1 | INTRODUCTION
The convolution neural Network (CNN) has become the pioneer method for
applying the neural network concept to computer vision tasks. The
advancement of the basic CNN-LeNet-5 (5 layers) model to more profound
and complex models like AlexNet (8 layers), VGG (11-19 layers), ResNet
(152 layers), GoogleNet (22 layers) have achieved superior efficiency in
real-life applications. Such models are called deep CNN (DCNN), the
combinations of deep learning structure and CNN. Even though DCNN is
based on specific mathematical models, due to its more profound and
complex design and nonlinear activation functions, the fundamental
insight remains as a Blackbox.
The fundamental constituents of DCNN are filters, activation functions,
and classifiers.
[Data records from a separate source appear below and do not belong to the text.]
--- config.mk ---
export PLATFORM = sky130hd
export DESIGN_NAME = noc_output_port_arbiter
export DESIGN_NICKNAME = d
export VERILOG_FILES = /design/src/rtl/noc_pkg.sv /design/src/rtl/rr_priority_picker.sv /design/src/rtl/noc_output_port_arbiter.sv
export SDC_FILE = /design/constraint.sdc
export NUM_CORES = 1
export LEC_CHECK = 0
export ABC_AREA = 0
export CORE_MARGIN = 1.5
export CORE_UTILIZATION = 50
export DETAILED_ROUTE_END_ITERATION = 8
export PLACE_DENSITY = 0.81
export SLEW_MARGIN = 30
export SYNTH_ARGS = -nofsm -noshare
export SYNTH_HDL_FRONTEND = slang
export SYNTH_HIERARCHICAL = 1
export SYNTH_SLANG_ARGS = --single-unit
export TNS_END_PERCENT = 1
--- constraint.sdc ---
create_clock -name clk -period 3.19 [get_ports clk]
set_input_delay 0.957 -clock clk [delete_from_list [all_inputs] [get_ports clk]]
set_output_delay 0.957 -clock clk [all_outputs]
set_load 0.02 [all_outputs]
--- src/rtl/noc_pkg.sv ---
`default_nettype none
// ============================================================================
// Module      : noc_pkg
// Description : Shared constants for the 5-port mesh router: port indices,
//               flit format and output-port arbiter state encoding.
// Revision    : 1.0 - initial release
// ============================================================================
package noc_pkg;

    localparam int PORT_LOCAL = 0;
    localparam int PORT_WEST  = 1;
    localparam int PORT_NORTH = 2;
    localparam int PORT_EAST  = 3;
    localparam int PORT_SOUTH = 4;

    localparam int NUM_PORTS  = 5;
    localparam int IDX_W      = 3;

    localparam int FLIT_W     = 18;
    localparam int FLIT_TYPE_HI = 17;
    localparam int FLIT_TYPE_LO = 16;

    localparam logic [1:0] FLIT_BODY   = 2'b00;
    localparam logic [1:0] FLIT_HEAD   = 2'b01;
    localparam logic [1:0] FLIT_TAIL   = 2'b10;
    localparam logic [1:0] FLIT_SINGLE = 2'b11;

    localparam logic [0:0] ARB_IDLE   = 1'b0;
    localparam logic [0:0] ARB_LOCKED = 1'b1;

    // Pointer to the port after idx, wrapping at n-1.
    function automatic logic [IDX_W-1:0] rr_next(input logic [IDX_W-1:0] idx, input int n);
        if (int'(idx) >= n - 1)
            return '0;
        return idx + IDX_W'(1);
    endfunction

endpackage

`default_nettype wire

--- src/rtl/rr_priority_picker.sv ---
`default_nettype none
// ============================================================================
// Module      : rr_priority_picker
// Description : Combinational round-robin picker: first set request bit found
//               scanning upward from rr_ptr, modulo NUM_PORTS.
// Revision    : 1.0 - initial release
// ============================================================================
module rr_priority_picker #(
    parameter int NUM_PORTS = 5
) (
    input  logic [NUM_PORTS-1:0]        mreq,
    input  logic [noc_pkg::IDX_W-1:0]   rr_ptr,
    output logic [NUM_PORTS-1:0]        winner,
    output logic [noc_pkg::IDX_W-1:0]   winner_idx
);
    import noc_pkg::*;

    logic [IDX_W:0]   w_sum;
    logic [IDX_W-1:0] w_cand;
    logic             w_found;

    always_comb begin
        winner     = '0;
        winner_idx = '0;
        w_found    = 1'b0;
        w_sum      = '0;
        w_cand     = '0;
        for (int off = 0; off < NUM_PORTS; off++) begin
            w_sum = {1'b0, rr_ptr} + (IDX_W+1)'(off);
            if (w_sum >= (IDX_W+1)'(NUM_PORTS))
                w_sum = w_sum - (IDX_W+1)'(NUM_PORTS);
            w_cand = w_sum[IDX_W-1:0];
            if (!w_found && mreq[w_cand]) begin
                w_found        = 1'b1;
                winner[w_cand] = 1'b1;
                winner_idx     = w_cand;
            end
        end
    end

endmodule

`default_nettype wire

--- src/rtl/noc_output_port_arbiter.sv ---
`default_nettype none
// ============================================================================
// Module      : noc_output_port_arbiter
// Description : Wormhole round-robin arbiter for one router output port; the
//               grant is held until the packet tail transfers downstream.
//               Optional lock watchdog enabled by NOC_ARB_TIMEOUT_EN.
// Revision    : 1.0 - initial release
// ============================================================================
module noc_output_port_arbiter #(
    parameter int         NUM_PORTS      = 5,
    parameter int         OUT_PORT_ID    = 0,
    parameter logic [7:0] TIMEOUT_CYCLES = 8'd255
) (
    input  logic                      clk,
    input  logic                      rst,
    input  logic [NUM_PORTS-1:0]      req,
    input  logic                      xfer,
    input  logic                      xfer_tail,
    output logic [NUM_PORTS-1:0]      grant,
    output logic                      grant_valid,
    output logic [noc_pkg::IDX_W-1:0] grant_idx,
    output logic                      protocol_err
`ifdef NOC_ARB_TIMEOUT_EN
    ,
    output logic                      arb_timeout
`endif
);
    import noc_pkg::*;

    // LOCAL may legitimately loop back; every other port must not U-turn.
    localparam logic [NUM_PORTS-1:0] c_uturn_mask =
        (OUT_PORT_ID == PORT_LOCAL) ? '0 : (NUM_PORTS'(1) << OUT_PORT_ID);

    logic [0:0]           r_state;
    logic [IDX_W-1:0]     r_rr_ptr;
    logic [NUM_PORTS-1:0] w_mreq;
    logic [NUM_PORTS-1:0] w_winner;
    logic [IDX_W-1:0]     w_winner_idx;

    assign w_mreq = req & ~c_uturn_mask;

    rr_priority_picker #(
        .NUM_PORTS (NUM_PORTS)
    ) u_picker (
        .mreq       (w_mreq),
        .rr_ptr     (r_rr_ptr),
        .winner     (w_winner),
        .winner_idx (w_winner_idx)
    );

`ifdef NOC_ARB_TIMEOUT_EN
    logic [7:0] r_wdog;

    always_ff @(posedge clk) begin
        if (rst) begin
            r_state      <= ARB_IDLE;
            r_rr_ptr     <= '0;
            r_wdog       <= '0;
            grant        <= '0;
            grant_valid  <= 1'b0;
            grant_idx    <= '0;
            protocol_err <= 1'b0;
            arb_timeout  <= 1'b0;
        end else begin
            arb_timeout <= 1'b0;
            case (r_state)
                ARB_IDLE: begin
                    r_wdog <= '0;
                    if (xfer)
                        protocol_err <= 1'b1;
                    if (w_mreq != '0) begin
                        r_state     <= ARB_LOCKED;
                        grant       <= w_winner;
                        grant_valid <= 1'b1;
                        grant_idx   <= w_winner_idx;
                    end
                end
                default: begin
                    if (xfer && xfer_tail) begin
                        r_state     <= ARB_IDLE;
                        r_rr_ptr    <= rr_next(grant_idx, NUM_PORTS);
                        r_wdog      <= '0;
                        grant       <= '0;
                        grant_valid <= 1'b0;
                        grant_idx   <= '0;
                    end else if (xfer) begin
                        r_wdog <= '0;
                    end else if (r_wdog + 8'd1 >= TIMEOUT_CYCLES) begin
                        // Stalled lock: release it as if the tail had gone.
                        r_state     <= ARB_IDLE;
                        r_rr_ptr    <= rr_next(grant_idx, NUM_PORTS);
                        r_wdog      <= '0;
                        grant       <= '0;
                        grant_valid <= 1'b0;
                        grant_idx   <= '0;
                        arb_timeout <= 1'b1;
                    end else begin
                        r_wdog <= r_wdog + 8'd1;
                    end
                end
            endcase
        end
    end
`else
    logic w_unused_timeout;
    assign w_unused_timeout = ^TIMEOUT_CYCLES;

    always_ff @(posedge clk) begin
        if (rst) begin
            r_state      <= ARB_IDLE;
            r_rr_ptr     <= '0;
            grant        <= '0;
            grant_valid  <= 1'b0;
            grant_idx    <= '0;
            protocol_err <= 1'b0;
        end else begin
            case (r_state)
                ARB_IDLE: begin
                    if (xfer)
                        protocol_err <= 1'b1;
                    if (w_mreq != '0) begin
                        r_state     <= ARB_LOCKED;
                        grant       <= w_winner;
                        grant_valid <= 1'b1;
                        grant_idx   <= w_winner_idx;
                    end
                end
                default: begin
                    if (xfer && xfer_tail) begin
                        r_state     <= ARB_IDLE;
                        r_rr_ptr    <= rr_next(grant_idx, NUM_PORTS);
                        grant       <= '0;
                        grant_valid <= 1'b0;
                        grant_idx   <= '0;
                    end
                end
            endcase
        end
    end
`endif

endmodule

`default_nettype wire

* Word level (Yosys, flattened, before mapping)
Cells that the tools add are included.
** Storage, ports and cells
- Input bits :: 9
- Flip-flop bits (word level) :: 14
- Logic and storage cells :: 114
- Bits in latches :: 0
- Bits in writable memories :: 0
- Memories :: 0
- ROM bits :: 0
- Output and inout port bits :: 10
** Cells by class
- Eq/ne operators :: 1
- Bitwise gates (word level) :: 5
- Order comparisons :: 16
- Reductions and logical operators :: 19
- Muxes and demuxes :: 57
- Divide/modulo/power cells :: 0
- Multipliers :: 0
- Shift-type cells :: 0
- Add/subtract/negate cells :: 10
** Operators with widths (count)
- $mux W3 :: 15
- $mux W5 :: 8
- $mux W1 :: 24
- $lt A3 B4 Y1 const B :: 5
- $or A5 B5 Y5 :: 4
- $ge A4 B3 Y1 const B :: 4
- $bmux W1 S3 :: 5
- $demux W1 S3 :: 5
- $ge A3 B1 Y1 const B :: 5
- $sub A3 B3 Y3 const B :: 5
- $logic_and A1 B1 Y1 :: 10
- $add A3 B2 Y4 const B :: 2
- $ge A3 B3 Y1 const B :: 2
- $reduce_and A2 Y1 :: 3
- $reduce_bool A5 Y1 :: 1
- $add A3 B1 Y4 const B :: 1
- $add A3 B3 Y4 const B :: 1
- $logic_not A1 Y1 :: 4
- $add A3 B1 Y3 const B :: 1
- $ne A2 B1 Y1 const B :: 1
- $reduce_bool A2 Y1 :: 1
- $not A1 Y1 :: 1

* Longest topological paths before layout
Gate-level depths: netlist (run 1).
- Word-level depth :: 19
- Mapped depth :: 13
- Gate-level depth less buffers :: 13

* Cells and area by module
Netlist (run 1), hierarchy kept.
** By module, submodules not included
- rr_priority_picker :: cells each 196, area each 1368.8 um^2, instances 1, sequential area each 0.0 um^2
- noc_output_port_arbiter :: cells each 66, area each 595.6 um^2, instances 1, sequential area each 280.3 um^2

* Worst setup path after synthesis (run 1)
OpenSTA, ideal clock, no wires.
- Path kind :: register -> register
- From :: register r_rr_ptr[1]
- To :: register grant[1]
- Setup slack :: 0.085 ns
- Path buffers :: 1
- Stages on the path, launching flop included :: 14
- Period minus slack after synthesis :: 3.105 ns
- Library setup time :: 0.092 ns
- Data arrival time :: 3.013 ns
- Required time :: 3.098 ns
- Cell sequence :: dfxtp_1 inv_1 ha_1 ha_1 buf_2 inv_1 nand2_1 o21ai_1 a32o_1 a311o_1 or3_1 o311ai_2 nand2b_1 o32ai_1
** On the way
- Cells in the longest elaborated chain, start to end :: 19
- Elaborated cells on any way between the ends :: 77
- Those cells by class :: add/sub (9); order compare (15); mux (36); bitwise (4); reduce/logical (13)
** RTL lines
- start, declared :: line noc_output_port_arbiter.sv:35 : logic [IDX_W-1:0] r_rr_ptr;
- start signal, assigned :: line noc_output_port_arbiter.sv:131 : r_rr_ptr <= rr_next(grant_idx, NUM_PORTS);
- parallel branches: the longest is 16 deep, another holds $add A3 B1 Y4
- $mux W5 * :: line rr_priority_picker.sv:33 : if (!w_found && mreq[w_cand]) begin
- via w_winner[1] :: line noc_output_port_arbiter.sv:37 : logic [NUM_PORTS-1:0] w_winner;
- $mux W5 * :: line noc_output_port_arbiter.sv:121 : if (w_mreq != '0) begin
- $mux W5 * :: line noc_output_port_arbiter.sv:117 : case (r_state)
- end signal, assigned :: line noc_output_port_arbiter.sv:123 : grant <= w_winner;
- end, declared :: line noc_output_port_arbiter.sv:19 : output logic [NUM_PORTS-1:0] grant,
Mark *: on every way through the listed nets, which the timed path passes. The select of a mux whose other input is x is not followed.
A chain may end at the register's enable or synchronous reset.

* Worst setup path after layout (run 1)
- From :: register r_rr_ptr[1]
- To :: register grant[0]
The elaborated chain is that of the path after synthesis.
The structure is divided into two major sections:
feature extraction and classification. Filters are often known as
weights that do the actual magic when it comes to learning, and it is
very critical to understand the exact end-to-end processing in them. In
all the layers of DCNN, different filters perform convolution operations
with the input to that layer for feature extraction. Activation
functions control the dynamics of information flow from one layer to the
next. A standard ML algorithm classifier categorizes the classes based
on learned features through convolution. It is more suitable to say that
the primary design attributes of filters are unknown, along with chosen
training algorithm and activation functions. The interrelation of filter
hyper-parameters, training algorithms, and activation functions lack
concrete theoretical background for DCNN.